Previous studies suggested conflicting roles for ADAR1 in both facilitating and interfering with miRNA processing through direct interaction with components of the RNAi pathway or A-to-I editing of miRNAs (Figure 3). Altered miRNA seeds due to A-to-I editing could lead to altered translation profiles. Both ADAR1 p110 and p150 physically interact with Dicer in an RNA-independent manner to increase the rate of cleavage of pre-miRNA by Dicer, and thus facilitate loading of miRNA onto the RISC [93]. As expected, miRNA expression is downregulated in ADAR1^−/− mouse embryos compared to wild type, leading to increased protein levels of the predicted miRNA targets [93]. Furthermore, miR-376 cluster transcripts undergo extensive A-to-I editing in select human and mouse tissues as well as specific subregions of the brain, and the edited miRNAs target a different set of genes, suggesting a role for ADAR1 in tissue-specific regulation of gene expression [96]. Conversely, ADAR1 p110 can edit specific A residues in pri-miRNAs and negatively affect the miRNA pathway.
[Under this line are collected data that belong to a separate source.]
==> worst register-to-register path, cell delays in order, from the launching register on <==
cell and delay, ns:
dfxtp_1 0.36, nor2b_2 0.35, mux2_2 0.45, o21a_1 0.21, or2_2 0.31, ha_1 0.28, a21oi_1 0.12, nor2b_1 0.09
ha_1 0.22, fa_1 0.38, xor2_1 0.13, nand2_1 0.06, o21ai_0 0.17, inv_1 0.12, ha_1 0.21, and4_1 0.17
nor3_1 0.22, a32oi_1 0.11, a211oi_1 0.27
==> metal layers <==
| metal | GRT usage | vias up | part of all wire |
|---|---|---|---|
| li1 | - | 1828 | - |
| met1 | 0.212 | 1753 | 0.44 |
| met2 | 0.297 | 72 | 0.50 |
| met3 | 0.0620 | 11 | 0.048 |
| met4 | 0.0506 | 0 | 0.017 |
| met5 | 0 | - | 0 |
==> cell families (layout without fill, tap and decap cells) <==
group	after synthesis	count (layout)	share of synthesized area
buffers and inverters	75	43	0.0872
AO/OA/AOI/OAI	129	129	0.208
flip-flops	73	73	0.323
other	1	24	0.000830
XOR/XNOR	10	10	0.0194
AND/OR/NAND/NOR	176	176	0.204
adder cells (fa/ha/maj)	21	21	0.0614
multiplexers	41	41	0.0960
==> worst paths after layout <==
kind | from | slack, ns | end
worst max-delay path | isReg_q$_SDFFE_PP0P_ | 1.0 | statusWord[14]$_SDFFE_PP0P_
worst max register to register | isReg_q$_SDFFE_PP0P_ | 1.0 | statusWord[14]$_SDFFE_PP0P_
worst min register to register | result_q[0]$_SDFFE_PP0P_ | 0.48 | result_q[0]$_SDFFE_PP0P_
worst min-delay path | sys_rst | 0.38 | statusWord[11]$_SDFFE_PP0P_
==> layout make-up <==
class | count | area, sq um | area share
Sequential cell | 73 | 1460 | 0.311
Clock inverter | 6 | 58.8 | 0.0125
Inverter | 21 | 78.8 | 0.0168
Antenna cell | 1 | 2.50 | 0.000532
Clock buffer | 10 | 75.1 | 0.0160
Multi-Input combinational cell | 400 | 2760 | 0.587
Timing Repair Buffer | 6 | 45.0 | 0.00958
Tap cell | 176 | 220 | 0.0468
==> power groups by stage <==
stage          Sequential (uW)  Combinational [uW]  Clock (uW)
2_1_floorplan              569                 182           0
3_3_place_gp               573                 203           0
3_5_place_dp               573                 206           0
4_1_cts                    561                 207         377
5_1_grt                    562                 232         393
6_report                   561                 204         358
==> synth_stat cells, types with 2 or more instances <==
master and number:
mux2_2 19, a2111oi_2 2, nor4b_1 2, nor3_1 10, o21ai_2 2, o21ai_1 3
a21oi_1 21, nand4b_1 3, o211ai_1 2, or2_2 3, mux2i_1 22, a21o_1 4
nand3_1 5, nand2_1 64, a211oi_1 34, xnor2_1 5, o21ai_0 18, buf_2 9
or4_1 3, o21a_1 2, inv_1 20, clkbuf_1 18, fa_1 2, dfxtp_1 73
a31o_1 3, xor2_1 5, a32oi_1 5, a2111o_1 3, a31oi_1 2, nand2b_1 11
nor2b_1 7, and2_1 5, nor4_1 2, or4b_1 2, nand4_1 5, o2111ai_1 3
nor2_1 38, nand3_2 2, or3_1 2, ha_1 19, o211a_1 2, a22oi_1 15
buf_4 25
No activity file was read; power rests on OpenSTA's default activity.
## src/stair_params.svh

```systemverilog
// constants of the staircase trigger and bus parameter block
`ifndef STAIR_PARAMS_SVH
`define STAIR_PARAMS_SVH

// clock and time base
`define CLK_HZ 25000000
`define BASE_TIME_S 1
`define TICK_CYCLES (`CLK_HZ * `BASE_TIME_S)
`define SEC_PER_MIN 6'h3c
`define MIN_PER_HR 6'h3c

// register byte offsets
`define OFF_CTRL 8'h00
`define OFF_CFG_TF 8'h04
`define OFF_PAUSE 8'h08
`define OFF_STATUS 8'h0c
`define OFF_PARAMS 8'h10
`define OFF_CFG_THR 8'h14
`define OFF_CFG_RANGE 8'h18

// control register fields
`define CTRL_TF_OBJ 0
`define CTRL_RANGE_OBJ 1
`define CTRL_THR_OBJ 2
`define CTRL_RETRIG 3
`define CTRL_TRIG_OFF 4
`define CTRL_TRIG_PAUSE 5
`define CTRL_MTRIG_PAUSE 6
`define CTRL_BRIGHT_DEP 7
`define CTRL_INIT_READ 8
`define CTRL_INIT_BRIGHT 9
`define CTRL_BASE_LSB 10
`define CTRL_WIDTH 12

// status register fields
`define STAT_RUN 0
`define STAT_PAUSE 1
`define STAT_SW_ON 2
`define STAT_BUS_OK 3
`define STAT_DARK 4

// reset values
`define CTRL_RST 12'h008
`define TF_RST 8'h19
`define RANGE_RST 8'h80
`define THR_RST 16'h0100
`define PAUSE_RST 8'h00

`endif

```

## src/stair_pkg.sv

```systemverilog
// types shared by the staircase trigger block
`default_nettype none
package stair_pkg;
    typedef enum logic [1:0] {
        ST_IDLE = 2'b00,
        ST_RUN = 2'b01,
        ST_PAUSE = 2'b11
    } stair_state_e;

    typedef enum logic [1:0] {
        BASE_SEC = 2'b00,
        BASE_MIN = 2'b01,
        BASE_HR = 2'b10
    } time_base_e;

    typedef enum logic [1:0] {
        OBJ_TF = 2'b00,
        OBJ_RANGE = 2'b01,
        OBJ_THR = 2'b10
    } obj_sel_e;
endpackage : stair_pkg
`default_nettype wire

```

## src/param_if.sv

```systemverilog
// carrier between the top and the retained parameter store
`default_nettype none
interface param_if;
    logic wr_en;
    logic [1:0] wr_sel;
    logic [15:0] wr_data;
    logic [7:0] tf;
    logic [7:0] range;
    logic [15:0] thr;

    modport store (
        input wr_en, wr_sel, wr_data,
        output tf, range, thr
    );
    modport user (
        output wr_en, wr_sel, wr_data,
        input tf, range, thr
    );
endinterface : param_if
`default_nettype wire

```

## src/param_store.sv

```systemverilog
// retained storage for time factor, range and brightness threshold
`include "stair_params.svh"
`default_nettype none
module param_store import stair_pkg::*; (
    // clock and reset
    input wire logic pclk,
    input wire logic presetn,
    // parameter port
    param_if.store p
);
    logic [7:0] tf_ff;
    logic [7:0] range_ff;
    logic [15:0] thr_ff;

    // only power-on reset clears these; bus voltage loss does not
    always_ff @(posedge pclk or negedge presetn) begin
        if (!presetn) begin
            tf_ff <= `TF_RST;
        end else if (p.wr_en && p.wr_sel == OBJ_TF) begin
            tf_ff <= p.wr_data[7:0];
        end
    end

    always_ff @(posedge pclk or negedge presetn) begin
        if (!presetn) begin
            range_ff <= `RANGE_RST;
        end else if (p.wr_en && p.wr_sel == OBJ_RANGE) begin
            range_ff <= p.wr_data[7:0];
        end
    end

    always_ff @(posedge pclk or negedge presetn) begin
        if (!presetn) begin
            thr_ff <= `THR_RST;
        end else if (p.wr_en && p.wr_sel == OBJ_THR) begin
            thr_ff <= p.wr_data;
        end
    end

    assign p.tf = tf_ff;
    assign p.range = range_ff;
    assign p.thr = thr_ff;
endmodule : param_store
`default_nettype wire

```

## src/stair_trigger.sv

```systemverilog
// staircase timer with trigger inputs and bus-written parameters
//
// Implementation choices: the register offsets and register access over APB.
`include "stair_params.svh"
`default_nettype none
module stair_trigger import stair_pkg::*; #(
    parameter int TICK_CYCLES = `TICK_CYCLES
) (
    // apb slave
    input wire logic pclk,
    input wire logic presetn,
    input wire logic psel,
    input wire logic penable,
    input wire logic pwrite,
    input wire logic [7:0] paddr,
    input wire logic [31:0] pwdata,
    output logic [31:0] prdata,
    output logic pready,
    output logic pslverr,
    // bus object receive
    input wire logic obj_valid,
    input wire logic [1:0] obj_sel,
    input wire logic [15:0] obj_data,
    // trigger objects
    input wire logic trig_valid,
    input wire logic trig_value,
    input wire logic mtrig_valid,
    input wire logic mtrig_value,
    // local sensing
    input wire logic move_det,
    input wire logic [15:0] bright_meas,
    input wire logic bus_volt,
    // telegram requests
    output logic sw_on,
    output logic send_on,
    output logic send_off,
    output logic req_actual,
    output logic req_status,
    output logic send_bright,
    output logic [7:0] range_out
);
    localparam int PRE_W = 25;

    param_if prm ();

    param_store u_store (
        .pclk(pclk),
        .presetn(presetn),
        .p(prm)
    );

    logic [`CTRL_WIDTH-1:0] ctrl_ff;
    logic [7:0] pause_len_ff;
    logic pready_ff;
    logic pslverr_ff;
    logic [31:0] prdata_ff;
    logic volt_s1_ff;
    logic volt_s2_ff;
    logic volt_s3_ff;
    logic bus_ok_ff;
    logic [PRE_W-1:0] pre_ff;
    logic [5:0] sec_ff;
    logic [5:0] min_ff;
    logic sec_tick_ff;
    logic min_tick_ff;
    logic hr_tick_ff;
    stair_state_e st_ff;
    stair_state_e nxt_st;
    logic [7:0] tmr_ff;
    logic [7:0] pause_ff;
    logic sw_on_ff;
    logic send_on_ff;
    logic send_off_ff;
    logic req_actual_ff;
    logic req_status_ff;
    logic send_bright_ff;
    logic [7:0] range_out_ff;

    logic apb_wr;
    logic apb_rd;
    logic addr_ok;
    logic base_tick;
    logic dark;
    logic t_hit;
    logic m_hit;
    logic mv_hit;
    logic do_start;
    logic do_retrig;
    logic do_stop;
    logic expire;
    logic volt_rise;
    logic nxt_bus_ok;

    // apb access: one wait cycle, write lands with pready high
    assign apb_wr = psel && penable && pwrite && pready_ff;
    assign apb_rd = psel && penable && !pready_ff;

    always_comb begin
        if (paddr == `OFF_CTRL) begin
            addr_ok = 1'b1;
        end else if (paddr == `OFF_CFG_TF) begin
            addr_ok = 1'b1;
        end else if (paddr == `OFF_PAUSE) begin
            addr_ok = 1'b1;
        end else if (paddr == `OFF_STATUS) begin
            addr_ok = 1'b1;
        end else if (paddr == `OFF_PARAMS) begin
            addr_ok = 1'b1;
        end else if (paddr == `OFF_CFG_THR) begin
            addr_ok = 1'b1;
        end else if (paddr == `OFF_CFG_RANGE) begin
            addr_ok = 1'b1;
        end else begin
            addr_ok = 1'b0;
        end
    end

    always_ff @(posedge pclk or negedge presetn) begin
        if (!presetn) begin
            pready_ff <= 1'b0;
            pslverr_ff <= 1'b0;
        end else begin
            pready_ff <= psel && penable && !pready_ff;
            pslverr_ff <= psel && penable && !pready_ff && !addr_ok;
        end
    end

    always_ff @(posedge pclk or negedge presetn) begin
        if (!presetn) begin
            prdata_ff <= 32'h0000_0000;
        end else if (apb_rd) begin
            if (paddr == `OFF_CTRL) begin
                prdata_ff <= {20'h0_0000, ctrl_ff};
            end else if (paddr == `OFF_CFG_TF) begin
                prdata_ff <= {24'h00_0000, prm.tf};
            end else if (paddr == `OFF_PAUSE) begin
                prdata_ff <= {24'h00_0000, pause_len_ff};
            end else if (paddr == `OFF_STATUS) begin
                prdata_ff <= {16'h0000, tmr_ff, 3'h0, dark, bus_ok_ff,
                              sw_on_ff, st_ff == ST_PAUSE, st_ff == ST_RUN};
            end else if (paddr == `OFF_PARAMS) begin
                prdata_ff <= {prm.thr, prm.range, prm.tf};
            end else if (paddr == `OFF_CFG_THR) begin
                prdata_ff <= {16'h0000, prm.thr};
            end else if (paddr == `OFF_CFG_RANGE) begin
                prdata_ff <= {24'h00_0000, prm.range};
            end else begin
                prdata_ff <= 32'h0000_0000;
            end
        end
    end

    always_ff @(posedge pclk or negedge presetn) begin
        if (!presetn) begin
            ctrl_ff <= `CTRL_RST;
        end else if (apb_wr && paddr == `OFF_CTRL) begin
            ctrl_ff <= pwdata[`CTRL_WIDTH-1:0];
        end
    end

    always_ff @(posedge pclk or negedge presetn) begin
        if (!presetn) begin
            pause_len_ff <= `PAUSE_RST;
        end else if (apb_wr && paddr == `OFF_PAUSE) begin
            pause_len_ff <= pwdata[7:0];
        end
    end

    // parameter store write: software setup first, else bus object
    always_comb begin
        prm.wr_en = 1'b0;
        prm.wr_sel = OBJ_TF;
        prm.wr_data = 16'h0000;
        if (apb_wr && paddr == `OFF_CFG_TF) begin
            prm.wr_en = 1'b1;
            prm.wr_sel = OBJ_TF;
            prm.wr_data = {8'h00, pwdata[7:0]};
        end else if (apb_wr && paddr == `OFF_CFG_RANGE) begin
            prm.wr_en = 1'b1;
            prm.wr_sel = OBJ_RANGE;
            prm.wr_data = {8'h00, pwdata[7:0]};
        end else if (apb_wr && paddr == `OFF_CFG_THR) begin
            prm.wr_en = 1'b1;
            prm.wr_sel = OBJ_THR;
            prm.wr_data = pwdata[15:0];
        end else if (obj_valid && bus_ok_ff) begin
            prm.wr_sel = obj_sel;
            prm.wr_data = obj_data;
            if (obj_sel == OBJ_TF) begin
                prm.wr_en = ctrl_ff[`CTRL_TF_OBJ];
                prm.wr_data = {8'h00, obj_data[7:0]};
            end else if (obj_sel == OBJ_RANGE) begin
                prm.wr_en = ctrl_ff[`CTRL_RANGE_OBJ];
                prm.wr_data = {8'h00, obj_data[7:0]};
            end else if (obj_sel == OBJ_THR) begin
                prm.wr_en = ctrl_ff[`CTRL_THR_OBJ];
            end
        end
    end

    // one range value feeds every sensor channel
    always_ff @(posedge pclk or negedge presetn) begin
        if (!presetn) begin
            range_out_ff <= `RANGE_RST;
        end else begin
            range_out_ff <= prm.range;
        end
    end

    // bus voltage pin synchroniser
    always_ff @(posedge pclk or negedge presetn) begin
        if (!presetn) begin
            volt_s1_ff <= 1'b0;
            volt_s2_ff <= 1'b0;
            volt_s3_ff <= 1'b0;
        end else begin
            volt_s1_ff <= bus_volt;
            volt_s2_ff <= volt_s1_ff;
            volt_s3_ff <= volt_s2_ff;
        end
    end

    always_comb begin
        nxt_bus_ok = bus_ok_ff;
        if (volt_s2_ff == volt_s3_ff) begin
            nxt_bus_ok = volt_s3_ff;
        end
    end

    assign volt_rise = nxt_bus_ok && !bus_ok_ff;

    always_ff @(posedge pclk or negedge presetn) begin
        if (!presetn) begin
            bus_ok_ff <= 1'b0;
        end else begin
            bus_ok_ff <= nxt_bus_ok;
        end
    end

    // bus voltage return telegrams; failure sends nothing
    always_ff @(posedge pclk or negedge presetn) begin
        if (!presetn) begin
            req_actual_ff <= 1'b0;
            req_status_ff <= 1'b0;
            send_bright_ff <= 1'b0;
        end else begin
            req_actual_ff <= volt_rise && ctrl_ff[`CTRL_INIT_READ];
            req_status_ff <= volt_rise && ctrl_ff[`CTRL_INIT_READ];
            send_bright_ff <= volt_rise && ctrl_ff[`CTRL_INIT_BRIGHT];
        end
    end

    // time base: seconds prescaler, minutes and hours
    always_ff @(posedge pclk or negedge presetn) begin
        if (!presetn) begin
            pre_ff <= '0;
            sec_tick_ff <= 1'b0;
        end else if (pre_ff == PRE_W'(TICK_CYCLES - 1)) begin
            pre_ff <= '0;
            sec_tick_ff <= 1'b1;
        end else begin
            pre_ff <= pre_ff + 1'b1;
            sec_tick_ff <= 1'b0;
        end
    end

    always_ff @(posedge pclk or negedge presetn) begin
        if (!presetn) begin
            sec_ff <= 6'h00;
            min_ff <= 6'h00;
            min_tick_ff <= 1'b0;
            hr_tick_ff <= 1'b0;
        end else begin
            min_tick_ff <= 1'b0;
            hr_tick_ff <= 1'b0;
            if (sec_tick_ff) begin
                if (sec_ff == `SEC_PER_MIN - 6'h01) begin
                    sec_ff <= 6'h00;
                    min_tick_ff <= 1'b1;
                    if (min_ff == `MIN_PER_HR - 6'h01) begin
                        min_ff <= 6'h00;
                        hr_tick_ff <= 1'b1;
                    end else begin
                        min_ff <= min_ff + 6'h01;
                    end
                end else begin
                    sec_ff <= sec_ff + 6'h01;
                end
            end
        end
    end

    always_comb begin
        case (time_base_e'(ctrl_ff[`CTRL_BASE_LSB +: 2]))
            BASE_MIN: base_tick = min_tick_ff;
            BASE_HR: base_tick = hr_tick_ff;
            default: base_tick = sec_tick_ff;
        endcase
    end

    // trigger decisions; only timer expiry and safety pause expiry act while bus voltage is absent
    assign dark = bright_meas < prm.thr;

    always_comb begin
        t_hit = bus_ok_ff && trig_valid && trig_value &&
                !(st_ff == ST_PAUSE && ctrl_ff[`CTRL_TRIG_PAUSE]);
        m_hit = bus_ok_ff && mtrig_valid && mtrig_value &&
                !(st_ff == ST_PAUSE && ctrl_ff[`CTRL_MTRIG_PAUSE]);
        mv_hit = bus_ok_ff && move_det && st_ff != ST_PAUSE;
        do_stop = bus_ok_ff && trig_valid && !trig_value &&
                  ctrl_ff[`CTRL_TRIG_OFF] && st_ff == ST_RUN;
        do_start = st_ff != ST_RUN && (t_hit ||
                   ((m_hit || mv_hit) &&
                    (!ctrl_ff[`CTRL_BRIGHT_DEP] || dark)));
        do_retrig = st_ff == ST_RUN && sw_on_ff &&
                    ctrl_ff[`CTRL_RETRIG] && (t_hit || m_hit || mv_hit);
        expire = st_ff == ST_RUN && base_tick && tmr_ff <= 8'h01;
    end

    always_comb begin
        nxt_st = st_ff;
        case (st_ff)
            ST_IDLE: begin
                if (do_start) begin
                    nxt_st = ST_RUN;
                end
            end
            ST_RUN: begin
                if (do_stop || (expire && !do_retrig)) begin
                    nxt_st = (pause_len_ff == 8'h00) ? ST_IDLE : ST_PAUSE;
                end
            end
            ST_PAUSE: begin
                if (do_start) begin
                    nxt_st = ST_RUN;
                end else if (sec_tick_ff && pause_ff <= 8'h01) begin
                    nxt_st = ST_IDLE;
                end
            end
            default: nxt_st = ST_IDLE;
        endcase
    end

    always_ff @(posedge pclk or negedge presetn) begin
        if (!presetn) begin
            st_ff <= ST_IDLE;
        end else begin
            st_ff <= nxt_st;
        end
    end

    // staircase timer counts base units of the active factor
    always_ff @(posedge pclk or negedge presetn) begin
        if (!presetn) begin
            tmr_ff <= 8'h00;
        end else if (do_start || (do_retrig && !do_stop)) begin
            tmr_ff <= prm.tf;
        end else if (nxt_st != ST_RUN) begin
            tmr_ff <= 8'h00;
        end else if (base_tick && tmr_ff != 8'h00) begin
            tmr_ff <= tmr_ff - 8'h01;
        end
    end

    // safety pause counts seconds after the timer ends
    always_ff @(posedge pclk or negedge presetn) begin
        if (!presetn) begin
            pause_ff <= 8'h00;
        end else if (st_ff == ST_RUN && nxt_st == ST_PAUSE) begin
            pause_ff <= pause_len_ff;
        end else if (st_ff == ST_PAUSE && sec_tick_ff && pause_ff != 8'h00) begin
            pause_ff <= pause_ff - 8'h01;
        end
    end

    // actuator commands
    always_ff @(posedge pclk or negedge presetn) begin
        if (!presetn) begin
            sw_on_ff <= 1'b0;
            send_on_ff <= 1'b0;
            send_off_ff <= 1'b0;
        end else begin
            send_on_ff <= do_start;
            send_off_ff <= st_ff == ST_RUN && nxt_st != ST_RUN;
            if (do_start) begin
                sw_on_ff <= 1'b1;
            end else if (st_ff == ST_RUN && nxt_st != ST_RUN) begin
                sw_on_ff <= 1'b0;
            end
        end
    end

    assign prdata = prdata_ff;
    assign pready = pready_ff;
    assign pslverr = pslverr_ff;
    assign sw_on = sw_on_ff;
    assign send_on = send_on_ff;
    assign send_off = send_off_ff;
    assign req_actual = req_actual_ff;
    assign req_status = req_status_ff;
    assign send_bright = send_bright_ff;
    assign range_out = range_out_ff;
endmodule : stair_trigger
`default_nettype wire

```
Editing of one of the ADAR1 targets, pri-miR-142, leads to decreased processing by Drosha and its degradation by Tudor-SN, a RISC-specific ribonuclease that targets I-containing dsRNAs [97]. ADAR1 can also block virus infection through editing of miRNAs. Surprisingly, ADAR1 p110 but not the IFN-induced p150 is upregulated during cytomegalovirus (CMV) infection and edits miR-376a, the precursor of which is a known target of ADAR1 [96]. The edited mature miR-376a downregulates HLA-E expression, and as a result infected cells become more susceptible to elimination by natural killer cells, suggesting an indirect antiviral role for the constitutive form of ADAR1 [98].

Concluding remarks

The innate immune response has developed multiple strategies to attack viral intruders through the action of effector proteins induced by type I IFN. A common antiviral strategy shared among some of these ISGs is to cause dysregulation of viral or host translation through interaction with translation factors and components of the RNAi pathway, and facilitation of stress-induced post-translational modification and function of Ago2. However, several important questions remain to be addressed. Are SGs functional sites of antiviral signaling triggered by sensing of viral RNA and translational inhibition? For example, ZAP has been shown to interact with the cytosolic viral RNA sensor RIG-I to enhance IFN-β production and NFκB signaling [7]. Can viral RNA binding and sequestration by some of these SG-specific ISGs activate cytosolic sensors to relay innate immune signaling? Moreover, for some of the ISGs mentioned, for example, ZAP and ADAR1, one of their isoforms is constitutively expressed in the cell whereas the other is induced by IFN. It is possible that the constitutively expressed form is also upregulated by IFN, albeit to a lower level compared to the IFN-inducible form. To add to the complexity, there is evidence supporting differential upregulation of the two different ADAR1 isoforms by different viruses, blurring the line between constitutively expressed and IFN-inducible forms [98]. How do the different isoforms of ISGs coordinate their activity upon viral infection, and how does that affect the antiviral response? What are the mechanisms by which ADP-ribosylation (and other post-translational modifications) triggers changes in protein function? We have much to learn regarding the details of these translational control mechanisms. It will be interesting to ponder new information that is uncovered regarding the processes described here and how they might be exploited for manipulation of viral or host translation for novel antiviral or therapeutic strategies.